-- Data follows --

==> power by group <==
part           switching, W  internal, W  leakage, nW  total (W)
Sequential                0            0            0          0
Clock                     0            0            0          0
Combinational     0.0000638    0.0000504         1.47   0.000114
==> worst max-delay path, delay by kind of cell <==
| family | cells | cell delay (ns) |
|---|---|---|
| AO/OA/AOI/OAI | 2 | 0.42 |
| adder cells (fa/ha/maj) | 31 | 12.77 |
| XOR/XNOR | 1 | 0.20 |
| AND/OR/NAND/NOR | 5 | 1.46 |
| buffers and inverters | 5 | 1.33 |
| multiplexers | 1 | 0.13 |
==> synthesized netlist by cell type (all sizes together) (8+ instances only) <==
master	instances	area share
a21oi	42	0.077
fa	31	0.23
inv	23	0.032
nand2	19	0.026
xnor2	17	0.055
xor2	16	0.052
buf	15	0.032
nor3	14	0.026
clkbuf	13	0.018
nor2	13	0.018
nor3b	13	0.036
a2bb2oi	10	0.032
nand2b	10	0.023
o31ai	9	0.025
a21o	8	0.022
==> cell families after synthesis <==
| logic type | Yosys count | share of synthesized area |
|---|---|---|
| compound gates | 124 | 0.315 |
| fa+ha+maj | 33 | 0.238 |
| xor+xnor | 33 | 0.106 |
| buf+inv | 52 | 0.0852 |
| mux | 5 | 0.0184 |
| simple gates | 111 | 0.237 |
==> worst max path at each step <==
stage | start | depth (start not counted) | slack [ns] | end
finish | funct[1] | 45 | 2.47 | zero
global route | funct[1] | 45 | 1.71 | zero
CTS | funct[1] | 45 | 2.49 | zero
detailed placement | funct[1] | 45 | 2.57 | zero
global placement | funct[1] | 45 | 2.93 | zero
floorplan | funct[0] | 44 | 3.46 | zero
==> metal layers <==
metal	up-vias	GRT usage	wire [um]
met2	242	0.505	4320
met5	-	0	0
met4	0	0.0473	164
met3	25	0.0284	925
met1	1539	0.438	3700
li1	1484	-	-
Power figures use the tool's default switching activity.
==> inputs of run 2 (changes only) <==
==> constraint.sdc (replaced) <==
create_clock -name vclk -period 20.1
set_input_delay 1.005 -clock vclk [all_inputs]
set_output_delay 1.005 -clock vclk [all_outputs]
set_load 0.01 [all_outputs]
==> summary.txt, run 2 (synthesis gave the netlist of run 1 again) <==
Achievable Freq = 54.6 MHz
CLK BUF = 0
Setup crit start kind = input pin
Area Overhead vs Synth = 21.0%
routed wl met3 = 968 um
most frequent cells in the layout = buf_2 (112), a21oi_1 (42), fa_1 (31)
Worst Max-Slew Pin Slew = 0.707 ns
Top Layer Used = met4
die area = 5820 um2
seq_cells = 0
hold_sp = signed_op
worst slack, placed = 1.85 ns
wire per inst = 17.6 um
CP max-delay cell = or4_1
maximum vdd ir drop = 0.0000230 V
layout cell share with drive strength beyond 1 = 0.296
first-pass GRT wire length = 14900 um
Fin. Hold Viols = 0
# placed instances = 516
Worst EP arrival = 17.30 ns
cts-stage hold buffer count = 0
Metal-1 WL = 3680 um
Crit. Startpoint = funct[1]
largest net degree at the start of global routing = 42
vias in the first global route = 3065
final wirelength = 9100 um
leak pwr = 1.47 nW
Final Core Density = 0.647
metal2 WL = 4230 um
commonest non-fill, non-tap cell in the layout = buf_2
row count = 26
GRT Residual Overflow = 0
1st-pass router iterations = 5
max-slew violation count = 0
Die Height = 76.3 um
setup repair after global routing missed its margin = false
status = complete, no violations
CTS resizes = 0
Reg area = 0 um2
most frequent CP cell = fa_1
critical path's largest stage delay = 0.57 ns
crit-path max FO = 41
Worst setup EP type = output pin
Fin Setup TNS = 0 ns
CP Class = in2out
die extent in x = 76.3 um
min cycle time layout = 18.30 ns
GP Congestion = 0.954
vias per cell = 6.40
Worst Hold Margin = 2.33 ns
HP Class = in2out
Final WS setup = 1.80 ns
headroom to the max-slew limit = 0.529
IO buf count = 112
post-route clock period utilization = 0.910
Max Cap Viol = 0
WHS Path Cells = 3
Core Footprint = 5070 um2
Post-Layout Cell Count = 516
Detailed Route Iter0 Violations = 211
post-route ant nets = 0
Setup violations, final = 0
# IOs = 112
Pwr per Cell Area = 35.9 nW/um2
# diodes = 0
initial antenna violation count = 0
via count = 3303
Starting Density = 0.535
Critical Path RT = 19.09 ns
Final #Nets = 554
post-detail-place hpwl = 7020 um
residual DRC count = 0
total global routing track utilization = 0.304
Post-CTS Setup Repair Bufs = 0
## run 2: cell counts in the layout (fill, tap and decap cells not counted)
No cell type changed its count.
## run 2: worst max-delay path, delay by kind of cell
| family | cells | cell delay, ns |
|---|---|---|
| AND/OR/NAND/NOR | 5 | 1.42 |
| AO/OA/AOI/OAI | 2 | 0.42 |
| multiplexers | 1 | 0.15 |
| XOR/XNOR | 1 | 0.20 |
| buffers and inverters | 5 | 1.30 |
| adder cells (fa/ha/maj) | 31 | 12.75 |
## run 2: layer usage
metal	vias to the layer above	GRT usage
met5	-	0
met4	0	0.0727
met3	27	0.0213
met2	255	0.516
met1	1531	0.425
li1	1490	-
`src/rtl/cfgseq_pkg.sv`:
```
package cfgseq_pkg;

    typedef enum logic [2:0] {
        ST_IDLE      = 3'd0,
        ST_PROG_WAIT = 3'd1,
        ST_INIT_WAIT = 3'd2,
        ST_SHIFT     = 3'd3,
        ST_DONE_WAIT = 3'd4
    } seq_state_e;

    typedef enum logic [1:0] {
        RES_OK       = 2'd0,
        RES_NO_CLEAR = 2'd1,
        RES_NO_READY = 2'd2,
        RES_NO_DONE  = 2'd3
    } result_e;

    // synchronized status bits, index order matches the synchronizer vector
    typedef struct packed {
        logic done;
        logic init;
    } status_t;

    function automatic logic prog_pin(input logic assert_it, input bit act_high);
        return assert_it ? act_high : ~act_high;
    endfunction

endpackage

```
`src/rtl/cfgseq_sync.sv`:
```
module cfgseq_sync #(
    parameter int              W       = 2,
    parameter int              STAGES  = 2,
    parameter logic [W-1:0]    RST_VAL = '0
) (
    input  logic         clk,
    input  logic         rst,
    input  logic [W-1:0] d,
    output logic [W-1:0] q
);
    logic [STAGES-1:0][W-1:0] chain;

    always_ff @(posedge clk) begin
        if (rst) begin
            chain <= {STAGES{RST_VAL}};
        end else begin
            chain[0] <= d;
            for (int s = 1; s < STAGES; s++) chain[s] <= chain[s-1];
        end
    end

    assign q = chain[STAGES-1];
endmodule

```
`src/rtl/cfgseq_timer.sv`:
```
module cfgseq_timer #(
    parameter int TICK_CYC   = 50000,
    parameter int WAIT_TICKS = 5
) (
    input  logic clk,
    input  logic rst,
    input  logic clear,
    output logic expired
);
    localparam int CW = (TICK_CYC > 1) ? $clog2(TICK_CYC) : 1;
    localparam int TW = $clog2(WAIT_TICKS + 1);
    localparam logic [CW-1:0] CYC_LAST  = CW'(TICK_CYC - 1);
    localparam logic [TW-1:0] TICK_LAST = TW'(WAIT_TICKS - 1);

    logic [CW-1:0] cyc;
    logic [TW-1:0] ticks;

    always_ff @(posedge clk) begin
        if (rst || clear) begin
            cyc   <= '0;
            ticks <= '0;
        end else if (cyc == CYC_LAST) begin
            cyc   <= '0;
            ticks <= ticks + 1'b1;
        end else begin
            cyc <= cyc + 1'b1;
        end
    end

    assign expired = (cyc == CYC_LAST) && (ticks == TICK_LAST);
endmodule

```
`src/rtl/cfgseq_shift.sv`:
```
module cfgseq_shift #(
    parameter int DATA_W = 8
) (
    input  logic              clk,
    input  logic              rst,
    input  logic              enable,
    input  logic              in_valid,
    input  logic [DATA_W-1:0] in_data,
    input  logic              in_last,
    output logic              in_ready,
    output logic              cclk,
    output logic              sdata,
    output logic              finished
);
    localparam int IW = (DATA_W > 1) ? $clog2(DATA_W) : 1;
    localparam logic [IW-1:0] IDX_LAST = IW'(DATA_W - 1);

    logic [DATA_W-1:0] word;
    logic              last_q;
    logic [1:0]        step;
    logic [IW-1:0]     idx;
    logic              active;

    assign in_ready = enable && !active;

    always_ff @(posedge clk) begin
        if (rst) begin
            word     <= '0;
            last_q   <= 1'b0;
            step     <= 2'd0;
            idx      <= '0;
            active   <= 1'b0;
            finished <= 1'b0;
        end else begin
            finished <= 1'b0;
            if (in_valid && in_ready) begin
                word   <= in_data;
                last_q <= in_last;
                step   <= 2'd0;
                idx    <= '0;
                active <= 1'b1;
            end else if (active) begin
                step <= step + 2'd1;
                if (step == 2'd3) begin
                    if (idx == IDX_LAST) begin
                        active   <= 1'b0;
                        finished <= last_q;
                    end else begin
                        idx  <= idx + 1'b1;
                        word <= word << 1;
                    end
                end
            end
        end
    end

    // step 0: clk low/data high, 1: data=bit, 2: clk high, 3: data back high
    assign cclk  = active ? step[1] : 1'b1;
    assign sdata = (active && (step == 2'd1 || step == 2'd2)) ? word[DATA_W-1] : 1'b1;


    data_hold_chk: assert property (@(posedge clk) disable iff (rst)
        $rose(cclk) |-> $stable(sdata));

    data_fall_chk: assert property (@(posedge clk) disable iff (rst)
        $fell(sdata) |-> !cclk);
endmodule

```
`src/rtl/serial_cfg_seq.sv`:
```
module serial_cfg_seq
    import cfgseq_pkg::*;
#(
    parameter int TICK_CYC      = 50000,
    parameter int POLL_LIMIT    = 3,
    parameter int DATA_W        = 8,
    parameter bit PROG_ACT_HIGH = 1'b0
) (
    input  logic              clk,
    input  logic              rst,
    input  logic              start,
    input  logic              cfg_valid,
    input  logic [DATA_W-1:0] cfg_data,
    input  logic              cfg_last,
    output logic              cfg_ready,
    input  logic              init_i,
    input  logic              done_i,
    output logic              prog_o,
    output logic              cclk_o,
    output logic              sdata_o,
    output logic              busy_o,
    output logic [1:0]        result_o
);
    localparam int WAIT_TICKS = POLL_LIMIT + 2;

    seq_state_e state, state_nx;
    result_e    result_q, result_nx;
    status_t    stat;
    logic       expired, shift_fin, timer_clr;

    cfgseq_sync #(.W(2), .STAGES(2), .RST_VAL(2'b01)) u_sync (
        .clk (clk),
        .rst (rst),
        .d   ({done_i, init_i}),
        .q   (stat)
    );

    cfgseq_timer #(.TICK_CYC(TICK_CYC), .WAIT_TICKS(WAIT_TICKS)) u_timer (
        .clk     (clk),
        .rst     (rst),
        .clear   (timer_clr),
        .expired (expired)
    );

    cfgseq_shift #(.DATA_W(DATA_W)) u_shift (
        .clk      (clk),
        .rst      (rst),
        .enable   (state == ST_SHIFT),
        .in_valid (cfg_valid),
        .in_data  (cfg_data),
        .in_last  (cfg_last),
        .in_ready (cfg_ready),
        .cclk     (cclk_o),
        .sdata    (sdata_o),
        .finished (shift_fin)
    );

    always_comb begin
        state_nx  = state;
        result_nx = result_q;
        unique case (state)
            ST_IDLE: if (start) state_nx = ST_PROG_WAIT;
            ST_PROG_WAIT:
                if (!stat.init) state_nx = ST_INIT_WAIT;
                else if (expired) begin
                    state_nx  = ST_IDLE;
                    result_nx = RES_NO_CLEAR;
                end
            ST_INIT_WAIT:
                if (stat.init) state_nx = ST_SHIFT;
                else if (expired) begin
                    state_nx  = ST_IDLE;
                    result_nx = RES_NO_READY;
                end
            ST_SHIFT: if (shift_fin) state_nx = ST_DONE_WAIT;
            ST_DONE_WAIT:
                if (stat.done) begin
                    state_nx  = ST_IDLE;
                    result_nx = RES_OK;
                end else if (expired) begin
                    state_nx  = ST_IDLE;
                    result_nx = RES_NO_DONE;
                end
            default: state_nx = ST_IDLE;
        endcase
    end

    assign timer_clr = (state == ST_IDLE) || (state == ST_SHIFT) || (state_nx != state);

    always_ff @(posedge clk) begin
        if (rst) begin
            state    <= ST_IDLE;
            result_q <= RES_OK;
        end else begin
            state    <= state_nx;
            result_q <= result_nx;
        end
    end

    assign busy_o   = (state != ST_IDLE);
    assign result_o = result_q;
    assign prog_o   = prog_pin(state == ST_PROG_WAIT, PROG_ACT_HIGH);


    idle_pins_chk: assert property (@(posedge clk) disable iff (rst)
        !busy_o |-> (prog_o == ~PROG_ACT_HIGH) && cclk_o && sdata_o);

    start_only_chk: assert property (@(posedge clk) disable iff (rst)
        $rose(busy_o) |-> $past(start));

    result_hold_chk: assert property (@(posedge clk) disable iff (rst)
        (!busy_o && !$past(busy_o)) |-> $stable(result_o));

    clk_only_released_chk: assert property (@(posedge clk) disable iff (rst)
        !cclk_o |-> busy_o && (prog_o == ~PROG_ACT_HIGH));
endmodule

```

-- Data concluded --

What is needed
Output exactly the lines of the records from the first through the one bearing "CTS | funct[1] | 45 | 2.49 | zero", both ends included.

Result of the task
==> power by group <==
part           switching, W  internal, W  leakage, nW  total (W)
Sequential                0            0            0          0
Clock                     0            0            0          0
Combinational     0.0000638    0.0000504         1.47   0.000114
==> worst max-delay path, delay by kind of cell <==
| family | cells | cell delay (ns) |
|---|---|---|
| AO/OA/AOI/OAI | 2 | 0.42 |
| adder cells (fa/ha/maj) | 31 | 12.77 |
| XOR/XNOR | 1 | 0.20 |
| AND/OR/NAND/NOR | 5 | 1.46 |
| buffers and inverters | 5 | 1.33 |
| multiplexers | 1 | 0.13 |
==> synthesized netlist by cell type (all sizes together) (8+ instances only) <==
master	instances	area share
a21oi	42	0.077
fa	31	0.23
inv	23	0.032
nand2	19	0.026
xnor2	17	0.055
xor2	16	0.052
buf	15	0.032
nor3	14	0.026
clkbuf	13	0.018
nor2	13	0.018
nor3b	13	0.036
a2bb2oi	10	0.032
nand2b	10	0.023
o31ai	9	0.025
a21o	8	0.022
==> cell families after synthesis <==
| logic type | Yosys count | share of synthesized area |
|---|---|---|
| compound gates | 124 | 0.315 |
| fa+ha+maj | 33 | 0.238 |
| xor+xnor | 33 | 0.106 |
| buf+inv | 52 | 0.0852 |
| mux | 5 | 0.0184 |
| simple gates | 111 | 0.237 |
==> worst max path at each step <==
stage | start | depth (start not counted) | slack [ns] | end
finish | funct[1] | 45 | 2.47 | zero
global route | funct[1] | 45 | 1.71 | zero
CTS | funct[1] | 45 | 2.49 | zero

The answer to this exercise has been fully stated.